Appellant Frank Sears ("Sears") appeals the District Court's order granting judgment as a matter of law in favor of appellees Capitol Hill Management Corporation ("CHMC"), the District of Columbia, and a Metropolitan police officer. At approximately 10:30 p.m. on the night of December 30, 1988, Sears arrived at the Hawk 'n Dove Restaurant ("Restaurant") in the District of Columbia. Already intoxicated, Sears "charged" past the hostess as he entered the Restaurant. Trial Tr. III at 4, reprinted in Joint Appendix ("J.A.") 254. Approximately twenty minutes after he arrived, Sears approached the service area of the bar, just outside the kitchen. The only people in the area besides Sears were Restaurant employees. After he refused to leave the area, an altercation ensued between Sears and Restaurant employees, during which Sears briefly entered the kitchen, where three employees were working.
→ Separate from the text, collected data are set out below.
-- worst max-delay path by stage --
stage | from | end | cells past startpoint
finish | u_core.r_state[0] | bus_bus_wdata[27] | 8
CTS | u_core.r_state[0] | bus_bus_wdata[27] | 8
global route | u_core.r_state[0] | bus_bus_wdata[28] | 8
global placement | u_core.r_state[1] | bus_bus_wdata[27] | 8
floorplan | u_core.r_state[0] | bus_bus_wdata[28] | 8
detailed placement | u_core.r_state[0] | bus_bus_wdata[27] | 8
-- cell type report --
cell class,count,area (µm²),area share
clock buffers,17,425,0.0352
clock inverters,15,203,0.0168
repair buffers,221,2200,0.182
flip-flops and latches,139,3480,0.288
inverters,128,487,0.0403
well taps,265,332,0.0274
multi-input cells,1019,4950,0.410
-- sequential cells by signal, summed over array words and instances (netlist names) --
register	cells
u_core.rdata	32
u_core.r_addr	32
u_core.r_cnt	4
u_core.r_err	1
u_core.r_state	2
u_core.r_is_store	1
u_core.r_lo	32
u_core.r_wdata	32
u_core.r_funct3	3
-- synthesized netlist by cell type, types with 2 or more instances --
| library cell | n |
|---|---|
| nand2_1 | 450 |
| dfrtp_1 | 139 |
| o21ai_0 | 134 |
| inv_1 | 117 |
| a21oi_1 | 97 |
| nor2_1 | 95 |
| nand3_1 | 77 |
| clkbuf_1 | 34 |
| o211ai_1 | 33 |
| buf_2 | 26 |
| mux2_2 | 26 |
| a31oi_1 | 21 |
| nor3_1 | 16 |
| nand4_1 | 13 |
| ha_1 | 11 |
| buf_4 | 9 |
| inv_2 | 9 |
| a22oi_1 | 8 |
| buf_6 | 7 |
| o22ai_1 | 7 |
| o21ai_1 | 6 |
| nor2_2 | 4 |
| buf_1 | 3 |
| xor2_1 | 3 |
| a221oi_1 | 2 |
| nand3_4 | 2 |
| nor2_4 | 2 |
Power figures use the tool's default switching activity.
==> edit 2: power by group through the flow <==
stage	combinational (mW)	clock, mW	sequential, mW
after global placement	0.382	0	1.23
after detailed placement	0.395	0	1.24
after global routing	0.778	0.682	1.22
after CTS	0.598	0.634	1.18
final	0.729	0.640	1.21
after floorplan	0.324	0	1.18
==> src/rtl/key_anim_engine.sv <==
// Per-key animation engine for the rhythm-game canvas: one key is advanced per cycle
// in a frame-triggered sweep, with Avalon-MM control/counters and a 1-cycle render port.
module key_anim_engine #(
    parameter int NKEYS       = 51,
    parameter int NSIZE_W     = 3,
    parameter int BRGHT_W     = 3,
    parameter int GROW_DIV    = 4,
    parameter int FADE_DIV    = 2,
    parameter int HOLD_FRAMES = 8,
    parameter int FAR_MIN     = 5
) (
    input  logic                          clk,
    input  logic                          reset,
    input  logic                          frame_tick,
    input  logic [NKEYS-1:0]              key_touch,
    input  logic                          avl_cs,
    input  logic                          avl_rden,
    input  logic                          avl_wren,
    input  logic [5:0]                    avl_addr,
    input  logic [7:0]                    avl_wdata,
    output logic [7:0]                    avl_rdata,
    input  logic [5:0]                    rd_idx,
    output logic [BRGHT_W+2+NSIZE_W-1:0]  rd_keystat,
    output logic                          judge_valid,
    output logic [5:0]                    judge_key,
    output logic [1:0]                    judge_result
);

    localparam int SUB_MAX0 = (GROW_DIV > HOLD_FRAMES) ? GROW_DIV : HOLD_FRAMES;
    localparam int SUB_MAX  = (SUB_MAX0 > FADE_DIV) ? SUB_MAX0 : FADE_DIV;
    localparam int SUB_W    = (SUB_MAX > 2) ? $clog2(SUB_MAX) : 1;

    localparam logic [NSIZE_W-1:0] NSIZE_MAX = '1;
    localparam logic [BRGHT_W-1:0] BRGHT_MAX = '1;
    localparam logic [NSIZE_W-1:0] FAR_NS    = NSIZE_W'(FAR_MIN);
    localparam logic [SUB_W-1:0]   GROW_LAST = SUB_W'(GROW_DIV - 1);
    localparam logic [SUB_W-1:0]   HOLD_LAST = SUB_W'(HOLD_FRAMES - 1);
    localparam logic [SUB_W-1:0]   FADE_LAST = SUB_W'(FADE_DIV - 1);
    localparam logic [5:0]         NKEYS_IDX = 6'(NKEYS);
    localparam logic [5:0]         LAST_IDX  = 6'(NKEYS - 1);
    localparam logic [7:0]         NKEYS_WD  = 8'(NKEYS);
    localparam logic [NKEYS-1:0]   ONE_K     = NKEYS'(1);

    localparam logic [1:0] ST_IDLE = 2'd0;
    localparam logic [1:0] ST_GROW = 2'd1;
    localparam logic [1:0] ST_EXIT = 2'd2;
    localparam logic [1:0] ST_GLOW = 2'd3;

    localparam logic [1:0] JR_LOST = 2'd1;
    localparam logic [1:0] JR_FAR  = 2'd2;
    localparam logic [1:0] JR_PURE = 2'd3;

    logic [1:0]         st_mem [NKEYS];
    logic [NSIZE_W-1:0] ns_mem [NKEYS];
    logic [BRGHT_W-1:0] br_mem [NKEYS];
    logic [1:0]         co_mem [NKEYS];
    logic [SUB_W-1:0]   sb_mem [NKEYS];

    logic [NKEYS-1:0] touch_prev, touch_pend, launch_pend;
    logic [NKEYS-1:0] sweep_mask, launch_set;
    logic             busy;
    logic [5:0]       idx;
    logic [15:0]      npure, nfar, nlost, ncombo;
    logic             st_overrun, st_reject;
    logic [7:0]       rd_mux;

    logic               cur_touch, cur_launch, moved;
    logic [1:0]         cur_st, nx_st, nx_co, cur_co, nx_jres;
    logic [NSIZE_W-1:0] cur_ns, nx_ns;
    logic [BRGHT_W-1:0] cur_br, nx_br;
    logic [SUB_W-1:0]   cur_sb, nx_sb;
    logic               nx_judge, nx_reject;

    logic wr, launch_wr, clr_wr, stat_wr;

    assign wr        = avl_cs & avl_wren;
    assign launch_wr = wr && (avl_addr == 6'h00) && (avl_wdata < NKEYS_WD);
    assign stat_wr   = wr && (avl_addr == 6'h01);
    assign clr_wr    = wr && (avl_addr == 6'h0A);

    assign launch_set = launch_wr ? (ONE_K << avl_wdata) : '0;
    assign sweep_mask = busy ? (ONE_K << idx) : '0;

    function automatic logic [15:0] sat_inc(input logic [15:0] v);
        return (v == 16'hFFFF) ? v : v + 16'd1;
    endfunction

    // Next state of the key under the sweep pointer: touch, then timers, then launch.
    always_comb begin
        cur_st     = st_mem[idx];
        cur_ns     = ns_mem[idx];
        cur_br     = br_mem[idx];
        cur_co     = co_mem[idx];
        cur_sb     = sb_mem[idx];
        cur_touch  = touch_pend[idx];
        cur_launch = launch_pend[idx];
        nx_st      = cur_st;
        nx_ns      = cur_ns;
        nx_br      = cur_br;
        nx_co      = cur_co;
        nx_sb      = cur_sb;
        nx_judge   = 1'b0;
        nx_jres    = 2'd0;
        nx_reject  = 1'b0;
        moved      = 1'b0;

        if (cur_touch) begin
            if (cur_st == ST_IDLE || cur_st == ST_GLOW) begin
                nx_st = ST_GLOW;
                nx_br = BRGHT_MAX;
                nx_co = 2'd0;
                nx_ns = '0;
                nx_sb = '0;
                moved = 1'b1;
            end else if (cur_st == ST_GROW && cur_ns >= FAR_NS) begin
                nx_st    = ST_EXIT;
                nx_co    = (cur_ns == NSIZE_MAX) ? JR_PURE : JR_FAR;
                nx_br    = BRGHT_MAX;
                nx_sb    = '0;
                nx_judge = 1'b1;
                nx_jres  = (cur_ns == NSIZE_MAX) ? JR_PURE : JR_FAR;
                moved    = 1'b1;
            end
        end

        if (!moved) begin
            if (cur_st == ST_GROW) begin
                if (cur_ns == NSIZE_MAX) begin
                    if (cur_sb == HOLD_LAST) begin
                        nx_st    = ST_EXIT;
                        nx_co    = JR_LOST;
                        nx_br    = BRGHT_MAX;
                        nx_sb    = '0;
                        nx_judge = 1'b1;
                        nx_jres  = JR_LOST;
                    end else begin
                        nx_sb = cur_sb + 1'b1;
                    end
                end else if (cur_sb == GROW_LAST) begin
                    nx_ns = cur_ns + 1'b1;
                    nx_sb = '0;
                end else begin
                    nx_sb = cur_sb + 1'b1;
                end
            end else if (cur_st == ST_GLOW || cur_st == ST_EXIT) begin
                if (cur_sb == FADE_LAST) begin
                    nx_sb = '0;
                    if (cur_br <= BRGHT_W'(1)) begin
                        nx_st = ST_IDLE;
                        nx_ns = '0;
                        nx_br = '0;
                        nx_co = 2'd0;
                    end else begin
                        nx_br = cur_br - 1'b1;
                    end
                end else begin
                    nx_sb = cur_sb + 1'b1;
                end
            end
        end

        if (cur_launch) begin
            if (nx_st == ST_IDLE || nx_st == ST_GLOW) begin
                nx_st = ST_GROW;
                nx_ns = NSIZE_W'(1);
                nx_co = 2'd0;
                nx_br = BRGHT_MAX;
                nx_sb = '0;
            end else begin
                nx_reject = 1'b1;
            end
        end
    end

    always_ff @(posedge clk or posedge reset) begin
        if (reset) begin
            for (int unsigned i = 0; i < NKEYS; i++) begin
                st_mem[i] <= ST_IDLE;
                ns_mem[i] <= '0;
                br_mem[i] <= '0;
                co_mem[i] <= '0;
                sb_mem[i] <= '0;
            end
        end else if (busy) begin
            st_mem[idx] <= nx_st;
            ns_mem[idx] <= nx_ns;
            br_mem[idx] <= nx_br;
            co_mem[idx] <= nx_co;
            sb_mem[idx] <= nx_sb;
        end
    end

    // New events OR in after the sweep clear so an event landing on its own sweep cycle survives.
    always_ff @(posedge clk or posedge reset) begin
        if (reset) begin
            touch_prev  <= '0;
            touch_pend  <= '0;
            launch_pend <= '0;
        end else begin
            touch_prev  <= key_touch;
            touch_pend  <= (touch_pend & ~sweep_mask) | (key_touch & ~touch_prev);
            launch_pend <= (launch_pend & ~sweep_mask) | launch_set;
        end
    end

    always_ff @(posedge clk or posedge reset) begin
        if (reset) begin
            busy <= 1'b0;
            idx  <= '0;
        end else if (busy) begin
            if (idx == LAST_IDX) begin
                busy <= 1'b0;
                idx  <= '0;
            end else begin
                idx <= idx + 6'd1;
            end
        end else if (frame_tick) begin
            busy <= 1'b1;
            idx  <= '0;
        end
    end

    always_ff @(posedge clk or posedge reset) begin
        if (reset) begin
            st_overrun <= 1'b0;
            st_reject  <= 1'b0;
        end else begin
            if (stat_wr && avl_wdata[1]) st_reject <= 1'b0;
            if (stat_wr && avl_wdata[2]) st_overrun <= 1'b0;
            if (busy && nx_reject) st_reject <= 1'b1;
            if (busy && frame_tick) st_overrun <= 1'b1;
        end
    end

    always_ff @(posedge clk or posedge reset) begin
        if (reset) begin
            npure  <= '0;
            nfar   <= '0;
            nlost  <= '0;
            ncombo <= '0;
        end else if (clr_wr) begin
            npure  <= '0;
            nfar   <= '0;
            nlost  <= '0;
            ncombo <= '0;
        end else if (busy && nx_judge) begin
            case (nx_jres)
                JR_PURE: begin
                    npure  <= sat_inc(npure);
                    ncombo <= sat_inc(ncombo);
                end
                JR_FAR: begin
                    nfar   <= sat_inc(nfar);
                    ncombo <= sat_inc(ncombo);
                end
                JR_LOST: begin
                    nlost  <= sat_inc(nlost);
                    ncombo <= '0;
                end
                default: ;
            endcase
        end
    end

    always_ff @(posedge clk or posedge reset) begin
        if (reset) begin
            judge_valid  <= 1'b0;
            judge_key    <= '0;
            judge_result <= '0;
        end else begin
            judge_valid  <= busy & nx_judge;
            judge_key    <= (busy & nx_judge) ? idx : '0;
            judge_result <= (busy & nx_judge) ? nx_jres : '0;
        end
    end

    always_comb begin
        rd_mux = '0;
        case (avl_addr)
            6'h01:   rd_mux = {5'b0, st_overrun, st_reject, busy};
            6'h02:   rd_mux = npure[7:0];
            6'h03:   rd_mux = npure[15:8];
            6'h04:   rd_mux = nfar[7:0];
            6'h05:   rd_mux = nfar[15:8];
            6'h06:   rd_mux = nlost[7:0];
            6'h07:   rd_mux = nlost[15:8];
            6'h08:   rd_mux = ncombo[7:0];
            6'h09:   rd_mux = ncombo[15:8];
            default: rd_mux = '0;
        endcase
    end

    always_ff @(posedge clk or posedge reset) begin
        if (reset) begin
            avl_rdata <= '0;
        end else if (avl_cs && avl_rden) begin
            avl_rdata <= rd_mux;
        end else begin
            avl_rdata <= '0;
        end
    end

    // Forward the in-flight sweep result so the renderer never sees a stale key.
    always_ff @(posedge clk or posedge reset) begin
        if (reset) begin
            rd_keystat <= '0;
        end else if (rd_idx >= NKEYS_IDX) begin
            rd_keystat <= '0;
        end else if (busy && rd_idx == idx) begin
            rd_keystat <= {nx_br, nx_co, nx_ns};
        end else begin
            rd_keystat <= {br_mem[rd_idx], co_mem[rd_idx], ns_mem[rd_idx]};
        end
    end

endmodule

==> config.mk <==
export PLATFORM = sky130hd
export DESIGN_NAME = key_anim_engine
export DESIGN_NICKNAME = d
export VERILOG_FILES = /design/src/rtl/key_anim_engine.sv
export SDC_FILE = /design/constraint.sdc
export NUM_CORES = 2
export LEC_CHECK = 0
export CAP_MARGIN = 0
export CORE_MARGIN = 3
export CORE_UTILIZATION = 50
export DETAILED_ROUTE_END_ITERATION = 10
export HOLD_SLACK_MARGIN = 0.05
export PLACE_DENSITY = 0.68
export SYNTH_ARGS = -nofsm -noshare
export SYNTH_HDL_FRONTEND = slang
export SYNTH_SLANG_ARGS = --single-unit
==> constraint.sdc <==
create_clock -name clk -period 38.9 [get_ports clk]
set_clock_uncertainty 0.05 [all_clocks]
set_input_delay 7.78 -clock clk [delete_from_list [all_inputs] [get_ports clk]]
set_output_delay 7.78 -clock clk [all_outputs]
set_load 0.1 [all_outputs]
Word-level counts from Yosys, hierarchy flattened:

Index checks and enable logic that the tools add are counted.

* logic and storage cells: 512
* memories: 0
* bits in writable memories: 0
* output and inout port bits: 25
* latch bits: 0
* register bits: 914
* input port bits: 77
* memory bits (read-only): 0

* muxes and demuxes: 149
* reduce and logical (&&, ||, !) cells: 32
* shifts and indexed selects: 2
* divide/modulo/power cells: 0
* eq/ne operators: 31
* order comparisons: 8
* bitwise logic cells: 11
* multiply operators: 0
* add/sub/neg operators: 8

Operators by type and width (count)
* 153-bit bitwise mux: 3
* 16-bit two-way mux: 15
* 102-bit bitwise mux: 2
* 51-bit AND: 3
* 3-bit two-way mux: 46
* 51-bit two-way mux: 2
* 51-bit NOT: 2
* 51-bit bitwise OR: 2
* 3-bit binary-select mux with 6-bit select: 5
* 2-bit two-way mux: 39
* 8-bit one-hot mux with 9 select lines: 1
* 16-bit by 1-bit adder with 16-bit output (second input constant): 4
* 16-bit == test (second input constant): 4
* 1-bit by 6-bit left shift with 51-bit output (first input constant): 1
* 1-bit by 8-bit left shift with 51-bit output (first input constant): 1
* 2-bit binary-select mux with 6-bit select: 3
* 16-bit one-hot mux with 2 select lines: 1
* 6-bit by 3-bit == test with 1-bit output (second input constant): 4
* 6-bit two-way mux: 4
* 8-bit two-way mux: 3
* 1-bit two-way mux: 21
* 3-bit demux with 6-bit select: 1
* 6-bit by 4-bit == test with 1-bit output (second input constant): 3
* 7-bit greater-or-equal comparator (second input constant): 2
* 32 further kinds: 69

Depth between registers and ports, before layout:

* word-level depth: 20
* depth in mapped cells: 28
* gate-level depth less buffers: 20

Least setup slack after synthesis:

OpenSTA, ideal clock, no wires.

* path type: in2reg
* start point: input rd_idx[0]
* end point: register rd_keystat[1]
* slack: 28.165 ns
* cell stages on the path: 9
* buffers on the path: 5
* setup time: 0.066 ns
* arrival time: 10.619 ns
* data required time: 38.784 ns
* path through: clkbuf_1 -> buf_1 -> clkbuf_1 -> clkbuf_1 -> xor2_1 -> nor4_1 -> clkbuf_1 -> o2111ai_1 -> nand2_1

* word-level cells in the longest chain between the ends: 6
* elaborated cells on any way between the ends: 9
* classes of those cells: order compare: 1; eq/ne: 1; mux: 5; bitwise: 1; reduce/logical: 1

RTL lines
* start, declared: RTL line 22 `input logic [5:0] rd_idx,`
* 6-bit NOT with 7-bit output (not written as such): RTL line 312 `rd_keystat <= {br_mem[rd_idx], co_mem[rd_idx], ns_mem[rd_idx]};`
* 3-bit binary-select mux with 6-bit select: RTL line 312
* 3-bit two-way mux (not written as such) (2 in a row): RTL line 312
* 8-bit two-way mux: RTL line 309 `end else if (busy && rd_idx == idx) begin`
* 8-bit two-way mux (*): RTL line 307 `end else if (rd_idx >= NKEYS_IDX) begin`
* end signal, assigned: RTL line 310 `rd_keystat <= {nx_br, nx_co, nx_ns};`
* end signal, assigned: RTL line 312
* end, declared: RTL line 23 `output logic [BRGHT_W+2+NSIZE_W-1:0] rd_keystat,`

Mark *: on every way between the ends. The rest lies on a longest branch, timed or not. The select of a mux whose other input is x is not followed.
A chain may end at the register's enable or synchronous reset.

==> key figures <==
Run status
  • Status: finished, final reports clean

Layout
  • Filler Cell Count: 7679
  • NumNets Final: 4473
  • Area growth, synth to finish: 11.3%
  • Design area: 0.0503 mm^2
  • # diodes: 0
  • Share of layout cells above drive strength 1: 0.130
  • FF+latch area: 0.0229 mm^2
  • Layout Cells excl Fill: 5614
  • Multi-input gate area: 0.0205 mm^2

Synthesis
  • Cells after synthesis: 4444
  • Avg Inst Size Synth: 10.2 um^2
  • Mux cell area share after synthesis: 0.133
  • XOR/XNOR Fraction of Synth Area: 0.00872
  • Yosys warns: 0
  • Distinct cell type count after synthesis: 93
  • Post-synthesis sequential area ratio: 0.506
  • Synth Cell Area: 0.0452 mm^2
  • Post-synthesis compound-gate area fraction: 0.164
  • #FFs+latches synth: 914
  • Post-synth top area share: 0.506
  • Post-Synth Adder-Cell Area: 0.00692
  • Post-synth EDFFs: 0
  • Synth async-reset ratio: 1.00
  • Syn Nets: 4546
  • Largest family of logic cells by synthesized area: compound AO/OA/AOI/OAI gates
  • Simple-Gate Fraction of Synth Area: 0.137
  • Dominant cell type by area after synthesis: dfrtp_1
  • Ys flop type: dfrtp_1
  • Synth area leaders: dfrtp_1, mux4_2, o21ai_0, nand2_1, mux2_2

Route
  • Drt first pass iters: 8
  • Vias: 37000
  • Detailed Route Iter0 Violations: 4799
  • Post-route ant nets: 0
  • Final WL: 157 mm
  • DRC viols: 0
  • Wire length per cell: 27.9 um
  • Via/cell ratio: 6.58

Global route
  • Largest net degree at the start of global routing: 167
  • First-pass GRT wire length: 235 mm
  • Antenna violations before repair: 2
  • GRT Resource Usage Total: 0.333
  • Vias in the first global route: 35500
  • GR Overflow Total: 0

Power
  • Clk pwr share: 0.206
  • Pint: 2450 uW
  • Comb pwr share: 0.480
  • Sequential share of power: 0.314
  • Leak Pwr: 0.0215 uW
  • Net Switching: 2320 uW
  • IR Drop Worst-Case VDD: 0.000195 V
  • Sw frac: 0.486
  • P per Cell Area: 94.8 mW/mm^2

STA
  • Setup tns final: 0 ns
  • Hold Fails Final Rpt: 0
  • Final Critical Period: 10.92 ns
  • Post-route clock period utilization: 0.281
  • Slew @ Worst Pin: 1.31 ns
  • # setup viols final: 0
  • Fin. max-slew vios: 0
  • RSZ-0062 raised after global routing: no
  • Achievable frequency: 0.0916 GHz
  • Worst rel slew slack: 0.123

Die
  • Initial core utilization: 0.508
  • Row cnt: 109
  • Num ports: 102
  • Core box area: 0.0891 mm^2
  • Total die area: 0.0940 mm^2
  • Die X: 307 um
  • Die Y: 307 um

Worst setup path
  • Crit path DAT: 11.53 ns
  • Peak fanout along the critical path: 166
  • Kind of cell adding the most delay to the critical path: buffers and inverters
  • Crit-path slowest cell: buf_4
  • CP endpoint kind: async pin
  • Worst Path Buf+Inv: 5
  • Kind of critical path: in -> async
  • Critical Path RT: 39.51 ns
  • Slowest stage delay, CP: 0.92 ns
  • FF-to-FF path depth: 20
  • Cell Chain, Critical Path: clkdlybuf4s50_1 -> inv_8 -> buf_12 -> buf_4 -> buf_4
  • Critical path depth: 5
  • Critical path startpoint category: input pin
  • Worst path most repeated cell: buf_4

Run
  • Max cap viols: 0

Clocking
  • Clock Tree Root: clkbuf_16
  • H-tree levels: 3
  • Maximum root-to-sink buffer count: 3
  • CTS tree: built
  • Clock transition at path regs: 0.06 ns
  • Num CTS Buffers: 98
  • Clk Latency, worst-skew pair: 0.71 ns
  • CTS resizes: 0
  • Number of setup buffers added after CTS: 0
  • Hold_buf cts: 0
  • CTS Sinks: 914

Placement
  • PortBufs: 101
  • Final HPWL DP: 100 mm
  • Placer congestion estimate: 0.938
  • Placed cell count: 5436
  • DP Area: 0.0469 mm^2

Min path
  • Number of cells on the worst hold path: 1
  • Worst Hold Class: reg -> reg
[flip-flops by register name, indices dropped and copies added (netlist names), 8 cells and up]
name,count
br_mem,153
ns_mem,153
sb_mem,153
co_mem,102
st_mem,102
launch_pend,51
touch_pend,51
touch_prev,51
ncombo,16
nfar,16
nlost,16
npure,16
avl_rdata,8
rd_keystat,8
[per-stage QoR]
step / total power (uW) / hold slack, ns / setup slack [ns] / util
after floorplan: 2800 / 0.350 / 5.37 / -
after global placement: 3660 / 0.351 / 27.09 / 0.527
after detailed placement: 3700 / 0.357 / 27.08 / 0.527
after CTS: 4680 / 0.360 / 27.82 / 0.565
after global routing: 4960 / 0.368 / 27.47 / 0.565
final: 4770 / 0.360 / 27.98 / 0.565
[power groups by stage]
stage          logic [uW]  registers (uW)  clock network (uW)
2_1_floorplan        1370            1420                   0
3_3_place_gp         2170            1490                   0
3_5_place_dp         2200            1500                   0
4_1_cts              2210            1480                 991
5_1_grt              2400            1530                1030
6_report             2290            1500                 984
[cells by family (layout without fill, tap and decap cells)]
| group | Yosys count | after routing |
|---|---|---|
| XOR/XNOR | 45 | 45 |
| buffers and inverters | 454 | 459 |
| flip-flops | 914 | 914 |
| adder cells (fa/ha/maj) | 25 | 25 |
| multiplexers | 381 | 381 |
| AND/OR/NAND/NOR | 1381 | 1381 |
| AO/OA/AOI/OAI | 1244 | 1244 |
[worst reg2reg max path, stage by stage, from the launching register on]
cell and delay (ns):
dfrtp_4 0.87, buf_4 0.74, buf_4 0.69, and3b_1 0.62, buf_4 0.35, a221oi_1 0.11
and3_1 0.33, o22ai_1 0.70, a2111oi_4 0.20, ha_1 0.37, inv_1 0.22, nand3_1 0.15
nor3_2 0.35, and2b_1 0.30, a21oi_1 0.17, or3_1 0.38, ha_1 0.34, a21oi_1 0.43
nand2_1 0.40, a211o_2 0.85, o21ai_0 0.37
[final timing paths]
| check | start | endpoint | slack [ns] |
|---|---|---|---|
| setup / recovery | reset | sb_mem[110] | 27.98 |
| hold / removal | touch_prev[1] | touch_pend[1] | 0.36 |
| setup reg to reg | idx[2] | sb_mem[49] | 29.75 |
| hold reg to reg | touch_prev[1] | touch_pend[1] | 0.36 |
| max in group clk | rd_idx[0] | rd_keystat[1] | 28.04 |
| min in group asynchronous | reset | st_mem[33] | 7.58 |
[layer usage]
metal  vias to the layer above  wire length [um]  GRT usage
li1                      15800                 -          -
met4                         6              9790      0.177
met5                         -               101    0.00556
met2                      2149             66300      0.475
met3                       507             19100      0.106
met1                     18500             61600      0.455
[Yosys cell counts (33+ instances only)]
cell type  instances
nor3_1            36
clkbuf_1         247
and3_1            36
a22oi_1           58
mux2_2           103
a31oi_1           62
mux4_2           167
a221oi_1          39
o21ai_0          750
nand2_1          902
a22o_1            49
buf_2             58
inv_1             83
a21oi_1           73
nor2_1           125
mux2i_1          111
o22ai_1           38
dfrtp_1          914
xnor2_1           33
nand3_1           71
Shortly thereafter, an off-duty Metropolitan police officer who had been dining in the Restaurant came to the service area, where he found Sears on his hands and knees near the entrance to the kitchen. As the police officer walked him to the door of the Restaurant, Sears briefly struggled and then appeared to lose consciousness. Later that night, Sears was treated at a local hospital for a skull fracture and an epidural hematoma (a blood clot between the skull and brain membrane), which was surgically removed. As a result of his injuries, Sears suffered permanent brain damage and does not remember the incident at the Restaurant.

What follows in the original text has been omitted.